### Exercise requirements
Look for the word "also" in the records, and copy each line where it appears.

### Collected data
________________________________________

$ cat src/pkg/adcrt_params.svh
// register map, field positions, reset values and timing counts of the converter control block
`ifndef ADCRT_PARAMS_SVH
`define ADCRT_PARAMS_SVH

// ----------------------------------------------------------------
// register byte offsets
// ----------------------------------------------------------------
`define ADCRT_OFS_CTRL0   8'h00
`define ADCRT_OFS_CTRL1   8'h04
`define ADCRT_OFS_TRIG    8'h08
`define ADCRT_OFS_RES_HI  8'h0c
`define ADCRT_OFS_RES_LO  8'h10

// ----------------------------------------------------------------
// field positions
// ----------------------------------------------------------------
`define ADCRT_CTRL0_ENABLE   0
`define ADCRT_CTRL0_GO       1
`define ADCRT_CTRL1_JUSTIFY  7
`define ADCRT_CTRL1_CLK_HI   6
`define ADCRT_CTRL1_CLK_LO   4
`define ADCRT_CTRL1_NREF     2
`define ADCRT_CTRL1_PREF_HI  1
`define ADCRT_CTRL1_PREF_LO  0
`define ADCRT_TRIG_HI        4

// ----------------------------------------------------------------
// reset values and encodings
// ----------------------------------------------------------------
`define ADCRT_RST_CLK_SEL    3'h0
`define ADCRT_RST_PREF       2'h0
`define ADCRT_RST_TRIG       5'h00
`define ADCRT_PREF_SUPPLY    2'h0
`define ADCRT_PREF_RESERVED  2'h1
`define ADCRT_PREF_PIN       2'h2
`define ADCRT_PREF_FIXED     2'h3
`define ADCRT_TRIG_NONE      5'h00

// ----------------------------------------------------------------
// timing counts
// ----------------------------------------------------------------
`define ADCRT_CONV_CYCLES    8'h0c

`endif

$ cat src/pkg/adcrt_pkg.sv
// types shared by the converter control block
package adcrt_pkg;

   // conversion sequencer states, one-hot
   typedef enum logic [1:0] {
      ADCRT_IDLE = 2'b01,
      ADCRT_CONV = 2'b10
   } adcrt_state_e_t;

   // whole state of the top module
   typedef struct packed {
      logic           enable;
      logic           go;
      logic           justify;
      logic [2:0]     clk_sel;
      logic           nref;
      logic [1:0]     pref;
      logic [4:0]     trig;
      logic [9:0]     result;
      logic [7:0]     cnt;
      adcrt_state_e_t st;
      logic [31:0]    prdata;
      logic           pready;
      logic           pslverr;
      logic           neg_gnd;
      logic           neg_pin;
      logic           pos_supply;
      logic           pos_pin;
      logic           pos_fixed;
      logic           mux_connect;
      logic           conv_start;
   } adcrt_state_t;

   // whole state of the trigger selector
   typedef struct packed {
      logic prev;
      logic pulse;
   } adcrt_trig_state_t;

endpackage
===== config.mk =====
export PLATFORM = sky130hd
export DESIGN_NAME = bll_top
export DESIGN_NICKNAME = d
export VERILOG_FILES = /design/src/hw/bll_pkg.sv /design/src/hw/bll_top.sv
export VERILOG_INCLUDE_DIRS = /design/src /design/src/hw
export SDC_FILE = /design/constraint.sdc
export NUM_CORES = 1
export LEC_CHECK = 0
export BUFFER_PORTS_ARGS = -buffer_cell sky130_fd_sc_hd__clkbuf_2
export CAP_MARGIN = 20
export CORE_MARGIN = 2
export CORE_UTILIZATION = 45
export CTS_CLUSTER_DIAMETER = 30
export DETAILED_ROUTE_END_ITERATION = 8
export GPL_TIMING_DRIVEN = 0
export PLACE_DENSITY = 0.65
export SLEW_MARGIN = 30
export SYNTH_ARGS = -nofsm -noshare
export SYNTH_HDL_FRONTEND = slang
export SYNTH_SLANG_ARGS = --single-unit

===== constraint.sdc =====
create_clock -name MCLK -period 4.3 [get_ports MCLK]
set_clock_uncertainty 0.1 [all_clocks]
set_input_delay 0.86 -clock MCLK [delete_from_list [all_inputs] [get_ports MCLK]]
set_output_delay 0.86 -clock MCLK [all_outputs]
set_load 0.05 [all_outputs]
<file path="src/dcc_regs.svh">
// register offsets, field positions, reset values and timing figures of the dual comparator control
// assumes an apb slave with 32-bit data, one aligned word per register
`ifndef DCC_REGS_SVH
`define DCC_REGS_SVH

`define DCC_ADDR_W        12
`define DCC_OFS_CONFIG    12'h000
`define DCC_OFS_TLINK     12'h004
`define DCC_OFS_REF       12'h008
`define DCC_OFS_IRQ       12'h00c

// comparator_config fields
`define DCC_CFG_TWO_RES   7
`define DCC_CFG_ONE_RES   6
`define DCC_CFG_TWO_INV   5
`define DCC_CFG_ONE_INV   4
`define DCC_CFG_SWITCH    3
`define DCC_CFG_MODE_HI   2
`define DCC_CFG_RESET     8'h00

// comparator_timer_link fields
`define DCC_TL_GATE_SEL   1
`define DCC_TL_SYNC       0
`define DCC_TL_RESET      2'h2

// reference_control fields
`define DCC_REF_EN        7
`define DCC_REF_RANGE     5
`define DCC_REF_LVL_HI    3
`define DCC_REF_RESET     8'h00
`define DCC_REF_WMASK     8'haf

// comparator irq register fields: flags in 1:0, enables in 5:4
`define DCC_IRQ_FLAG_LO   0
`define DCC_IRQ_EN_LO     4

// core clock phases: four system clocks per instruction cycle
`define DCC_PHASES        4
`define DCC_PHASE_FIRST   2'h0
`define DCC_PHASE_SECOND  2'h1

`endif

</file>
<file path="src/dcc_pkg.sv">
// types shared by the dual comparator control modules
// assumes dcc_regs.svh holds the register numeric constants; the mode codes are defined here
package dcc_pkg;

   // mode codes follow the 3-bit mode field; gray order is not meaningful for a decode
   typedef enum logic [2:0] {
      DCC_OFF_ANALOG  = 3'h0,
      DCC_THREE_IN    = 3'h1,
      DCC_FOUR_IN     = 3'h2,
      DCC_COMMON_REF  = 3'h3,
      DCC_TWO_INDEP   = 3'h4,
      DCC_ONE_INDEP   = 3'h5,
      DCC_COMMON_OUT  = 3'h6,
      DCC_OFF_DIGITAL = 3'h7
   } dcc_mode_type;

endpackage

</file>
<file path="src/dcc_sync_if.sv">
// carrier between the control top and the comparator-two sync latch
// assumes one clock; the timer falling-edge tick is an enable pulse on it
`timescale 1ns/10ps
interface dcc_sync_if;
   logic cmp_level;
   logic sync_on;
   logic fall_tick;
   logic cmp_synced;

   modport ctrl (output cmp_level, output sync_on, output fall_tick, input cmp_synced);
   modport latch (input cmp_level, input sync_on, input fall_tick, output cmp_synced);
endinterface

</file>
<file path="src/dcc_control.sv">
// dual comparator control: mode decode, polarity, input switch, change detection, timer gate, reference control
// assumes analog cells deliver raw compare levels synchronous to pclk and the timer delivers falling-edge ticks
//
// What this block does
// - an output change at the second-phase read instant sets its flag without a flag-set pulse.
// - an enabled comparator keeps running through sleep.
// - modes 000 and 111 power both comparators down.
// - output change wakes from sleep when comparator and peripheral enables are set.
// - after wake the next instruction runs; service routine only with global enable.
// - any reset returns both configuration registers to reset, forcing mode 000.
// - result bits 7 and 6 read one when plus exceeds minus, complemented if inverted.
// - invert bits 5 and 4 complement comparator two and one outputs.
// - in mode 010 the switch bit picks plus or minus pin for both comparators.
// - in mode 001 the switch bit acts on comparator one only.
// - the mode field in bits 2 to 0 decodes the eight documented modes.
// - gate select bit 1 routes the external pin when one, comparator two when zero.
// - sync bit 0 latches comparator two on timer clock falling edges; zero passes through.
// - the sync latch uses the prescaled timer clock.
// - capture on the falling edge while the timer counts on the rising edge.
// - reference enable bit 7 powers the reference; off drives its output to ground.
// - range bit picks low or high range; a 4-bit level gives 16 steps.
// - disabled, low range and level 0000 clamps output to ground with no current.
// - unimplemented bits read zero.
// - a read latch and a first-phase latch are compared; difference sets the flag.
// - the mismatch holds the flag set until a read or the output returns.
// - a write to the configuration register also does the clearing read.
// - flags clear only on software zero; software one sets a flag.
`timescale 1ns/10ps
`include "dcc_regs.svh"
module dcc_control (
   input  wire logic                  pclk,
   input  wire logic                  presetn,
   input  wire logic [`DCC_ADDR_W-1:0] paddr,
   input  wire logic                  psel,
   input  wire logic                  penable,
   input  wire logic                  pwrite,
   input  wire logic [31:0]           pwdata,
   output logic      [31:0]           prdata,
   output logic                       pready,
   output logic                       pslverr,
   input  wire logic                  cmp_one_raw,
   input  wire logic                  cmp_two_raw,
   input  wire logic                  peripheral_irq_enable,
   input  wire logic                  global_irq_enable,
   input  wire logic                  timer_clk_fall,
   input  wire logic                  external_gate_pin,
   output logic                       cmp_one_power,
   output logic                       cmp_two_power,
   output logic                       pins_digital,
   output logic                       cmp_one_minus_from_plus,
   output logic                       cmp_two_minus_from_plus,
   output logic                       result_pins_enable,
   output logic                       cmp_one_result,
   output logic                       cmp_two_result,
   output logic                       timer_gate,
   output logic                       reference_enable,
   output logic                       reference_range,
   output logic      [3:0]            reference_level,
   output logic                       reference_output_grounded,
   output logic                       reference_no_current,
   output logic                       cmp_one_flag_set,
   output logic                       cmp_two_flag_set,
   output logic                       cmp_irq_flag_out,
   output logic                       wake_req,
   output logic                       irq_req
);
   import dcc_pkg::*;

   // register state
   logic [5:0]   cfg_q;         // invert bits, input switch, mode field
   logic [1:0]   tlink_q;
   logic [7:0]   ref_q;
   logic [1:0]   flag_q;        // bit0 comparator one, bit1 comparator two
   logic [1:0]   ien_q;
   logic [1:0]   phase_q;
   logic [1:0]   q1_latch_q;
   logic [1:0]   read_latch_q;
   logic [1:0]   live_res;
   logic [1:0]   mism;
   logic [1:0]   mism_prev_q;
   logic [1:0]   new_mism;
   logic [1:0]   sw_flag_d;
   logic         first_phase;
   logic         second_phase;
   logic         acc;
   logic         wr;
   logic         cfg_touch;
   logic         mapped;
   logic [7:0]   rd_byte;
   dcc_mode_type mode;
   logic         cmps_on;

   dcc_sync_if sif ();

   dcc_sync_latch u_sync (
      .pclk    (pclk),
      .presetn (presetn),
      .sif     (sif)
   );

   // four-phase divider: first and second phase enables from the core clock
   always_ff @(posedge pclk or negedge presetn) begin
      if (!presetn) begin
         phase_q <= `DCC_PHASE_FIRST;
      end else begin
         phase_q <= phase_q + 2'h1;
      end
   end
   assign first_phase  = (phase_q == `DCC_PHASE_FIRST);
   assign second_phase = (phase_q == `DCC_PHASE_SECOND);

   // mode decode
   assign mode    = dcc_mode_type'(cfg_q[`DCC_CFG_MODE_HI:0]);
   assign cmps_on = (mode != DCC_OFF_ANALOG) && (mode != DCC_OFF_DIGITAL);

   // polarity: raw is one when plus exceeds minus; invert complements; off reads zero.
   // sleep does not gate this path, so an enabled comparator keeps detecting changes
   assign live_res[0] = cmps_on & (mode != DCC_ONE_INDEP) & (cmp_one_raw ^ cfg_q[`DCC_CFG_ONE_INV]);
   assign live_res[1] = cmps_on & (cmp_two_raw ^ cfg_q[`DCC_CFG_TWO_INV]);

   // apb decode; zero wait states, so every access phase completes in its first cycle
   assign acc       = psel & penable & pready;
   assign wr        = acc & pwrite;
   assign cfg_touch = acc & (paddr == `DCC_OFS_CONFIG);
   assign mapped    = (paddr == `DCC_OFS_CONFIG) || (paddr == `DCC_OFS_TLINK) ||
                      (paddr == `DCC_OFS_REF) || (paddr == `DCC_OFS_IRQ);

   // read mux; unimplemented bits read zero
   always_comb begin
      rd_byte = 8'h00;
      unique case (paddr)
         `DCC_OFS_CONFIG: rd_byte = {q1_latch_q[1], q1_latch_q[0], cfg_q};
         `DCC_OFS_TLINK:  rd_byte = {6'h00, tlink_q};
         `DCC_OFS_REF:    rd_byte = ref_q & `DCC_REF_WMASK;
         `DCC_OFS_IRQ:    rd_byte = {2'h0, ien_q, 2'h0, flag_q};
         default:         rd_byte = 8'h00;
      endcase
   end

   // bus answer registered in the setup cycle, shown during the access phase
   always_ff @(posedge pclk or negedge presetn) begin
      if (!presetn) begin
         pready  <= 1'b0;
         pslverr <= 1'b0;
         prdata  <= 32'h0000_0000;
      end else begin
         pready  <= psel & ~penable;
         pslverr <= psel & ~penable & ~mapped;
         prdata  <= (psel & ~penable & ~pwrite) ? {24'h00_0000, rd_byte} : 32'h0000_0000;
      end
   end

   // configuration register: result bits are read-only, rest reset to mode 000
   always_ff @(posedge pclk or negedge presetn) begin
      if (!presetn) begin
         cfg_q <= 6'(`DCC_CFG_RESET);
      end else if (wr && paddr == `DCC_OFS_CONFIG) begin
         cfg_q <= pwdata[5:0];
      end
   end

   // timer link register; gate select resets to the external pin
   always_ff @(posedge pclk or negedge presetn) begin
      if (!presetn) begin
         tlink_q <= `DCC_TL_RESET;
      end else if (wr && paddr == `DCC_OFS_TLINK) begin
         tlink_q <= pwdata[1:0];
      end
   end

   // reference control register
   always_ff @(posedge pclk or negedge presetn) begin
      if (!presetn) begin
         ref_q <= `DCC_REF_RESET;
      end else if (wr && paddr == `DCC_OFS_REF) begin
         ref_q <= pwdata[7:0] & `DCC_REF_WMASK;
      end
   end

   // interrupt enables for the two comparators
   always_ff @(posedge pclk or negedge presetn) begin
      if (!presetn) begin
         ien_q <= 2'h0;
      end else if (wr && paddr == `DCC_OFS_IRQ) begin
         ien_q <= pwdata[`DCC_IRQ_EN_LO +: 2];
      end
   end

   // first-phase latch follows the outputs every instruction cycle
   always_ff @(posedge pclk or negedge presetn) begin
      if (!presetn) begin
         q1_latch_q <= 2'h0;
      end else if (first_phase) begin
         q1_latch_q <= live_res;
      end
   end

   // read latch: loaded by any read of the configuration register, and by any write to it since a write opens with a read
   always_ff @(posedge pclk or negedge presetn) begin
      if (!presetn) begin
         read_latch_q <= 2'h0;
      end else if (cfg_touch) begin
         read_latch_q <= q1_latch_q;
      end
   end

   // mismatch persists until a read realigns the latches or the output returns
   assign mism = q1_latch_q ^ read_latch_q;

   // a change landing on the second-phase read instant is absorbed by that read, so no flag-set pulse
   always_ff @(posedge pclk or negedge presetn) begin
      if (!presetn) begin
         mism_prev_q <= 2'h0;
      end else if (!(second_phase && cfg_touch)) begin
         mism_prev_q <= mism;
      end
   end
   assign new_mism = (second_phase && cfg_touch) ? 2'h0 : (mism & ~mism_prev_q);

   // software write: zero clears, one sets as a simulated interrupt
   always_comb begin
      sw_flag_d = flag_q;
      if (wr && paddr == `DCC_OFS_IRQ) begin
         sw_flag_d = pwdata[`DCC_IRQ_FLAG_LO +: 2];
      end
   end

   // flags: hardware set beats a software clear in the same cycle; a live mismatch keeps them set
   always_ff @(posedge pclk or negedge presetn) begin
      if (!presetn) begin
         flag_q <= 2'h0;
      end else begin
         flag_q <= sw_flag_d | mism;
      end
   end

   // one pulse per comparator when a new mismatch appears
   always_ff @(posedge pclk or negedge presetn) begin
      if (!presetn) begin
         cmp_one_flag_set <= 1'b0;
         cmp_two_flag_set <= 1'b0;
      end else begin
         cmp_one_flag_set <= new_mism[0];
         cmp_two_flag_set <= new_mism[1];
      end
   end

   // wake ignores the global enable; the service request also needs it.
   // the core runs the instruction after sleep before vectoring, which this request leaves to it
   always_ff @(posedge pclk or negedge presetn) begin
      if (!presetn) begin
         cmp_irq_flag_out <= 1'b0;
         wake_req         <= 1'b0;
         irq_req          <= 1'b0;
      end else begin
         cmp_irq_flag_out <= |flag_q;
         wake_req         <= |(flag_q & ien_q) & peripheral_irq_enable;
         irq_req          <= |(flag_q & ien_q) & peripheral_irq_enable & global_irq_enable;
      end
   end

   // analog cell controls from the mode decode
   always_ff @(posedge pclk or negedge presetn) begin
      if (!presetn) begin
         cmp_one_power           <= 1'b0;
         cmp_two_power           <= 1'b0;
         pins_digital            <= 1'b0;
         cmp_one_minus_from_plus <= 1'b0;
         cmp_two_minus_from_plus <= 1'b0;
         result_pins_enable      <= 1'b0;
      end else begin
         cmp_one_power           <= cmps_on & (mode != DCC_ONE_INDEP);
         cmp_two_power           <= cmps_on;
         pins_digital            <= (mode == DCC_OFF_DIGITAL);
         cmp_one_minus_from_plus <= cfg_q[`DCC_CFG_SWITCH] &
                                    ((mode == DCC_FOUR_IN) || (mode == DCC_THREE_IN));
         cmp_two_minus_from_plus <= cfg_q[`DCC_CFG_SWITCH] & (mode == DCC_FOUR_IN);
         result_pins_enable      <= (mode == DCC_COMMON_OUT);
      end
   end

   // registered comparator results for pins and internal users
   always_ff @(posedge pclk or negedge presetn) begin
      if (!presetn) begin
         cmp_one_result <= 1'b0;
         cmp_two_result <= 1'b0;
      end else begin
         cmp_one_result <= live_res[0];
         cmp_two_result <= live_res[1];
      end
   end

   // comparator-two path toward the timer gate
   assign sif.cmp_level = live_res[1];
   assign sif.sync_on   = tlink_q[`DCC_TL_SYNC];
   assign sif.fall_tick = timer_clk_fall;

   // gate source: external pin when select is one, comparator two otherwise
   always_ff @(posedge pclk or negedge presetn) begin
      if (!presetn) begin
         timer_gate <= 1'b0;
      end else begin
         timer_gate <= tlink_q[`DCC_TL_GATE_SEL] ? external_gate_pin : sif.cmp_synced;
      end
   end

   // reference controls; disabled grounds the output, clamp state draws no current
   always_ff @(posedge pclk or negedge presetn) begin
      if (!presetn) begin
         reference_enable          <= 1'b0;
         reference_range           <= 1'b0;
         reference_level           <= 4'h0;
         reference_output_grounded <= 1'b1;
         reference_no_current      <= 1'b0;
      end else begin
         reference_enable          <= ref_q[`DCC_REF_EN];
         reference_range           <= ref_q[`DCC_REF_RANGE];
         reference_level           <= ref_q[`DCC_REF_LVL_HI:0];
         reference_output_grounded <= ~ref_q[`DCC_REF_EN];
         reference_no_current      <= ~ref_q[`DCC_REF_EN] & ref_q[`DCC_REF_RANGE] &
                                      (ref_q[`DCC_REF_LVL_HI:0] == 4'h0);
      end
   end

endmodule

</file>
<file path="src/dcc_sync_latch.sv">
// comparator-two output latch, loaded on the falling edge of the (prescaled) timer clock
// assumes the timer supplies that falling edge as a one-cycle tick synchronous to pclk
`timescale 1ns/10ps
module dcc_sync_latch (
   input  wire logic   pclk,
   input  wire logic   presetn,
   dcc_sync_if.latch   sif
);
   import dcc_pkg::*;

   logic held_q;

   // capture on the falling tick only, so the timer's rising-edge count never races the gate
   always_ff @(posedge pclk or negedge presetn) begin
      if (!presetn) begin
         held_q <= 1'b0;
      end else if (sif.fall_tick) begin
         held_q <= sif.cmp_level;
      end
   end

   // sync off passes the live level straight through
   assign sif.cmp_synced = sif.sync_on ? held_q : sif.cmp_level;
endmodule

</file>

________________________________________

### Solution to this exercise
// - a write to the configuration register also does the clearing read.
   // wake ignores the global enable; the service request also needs it.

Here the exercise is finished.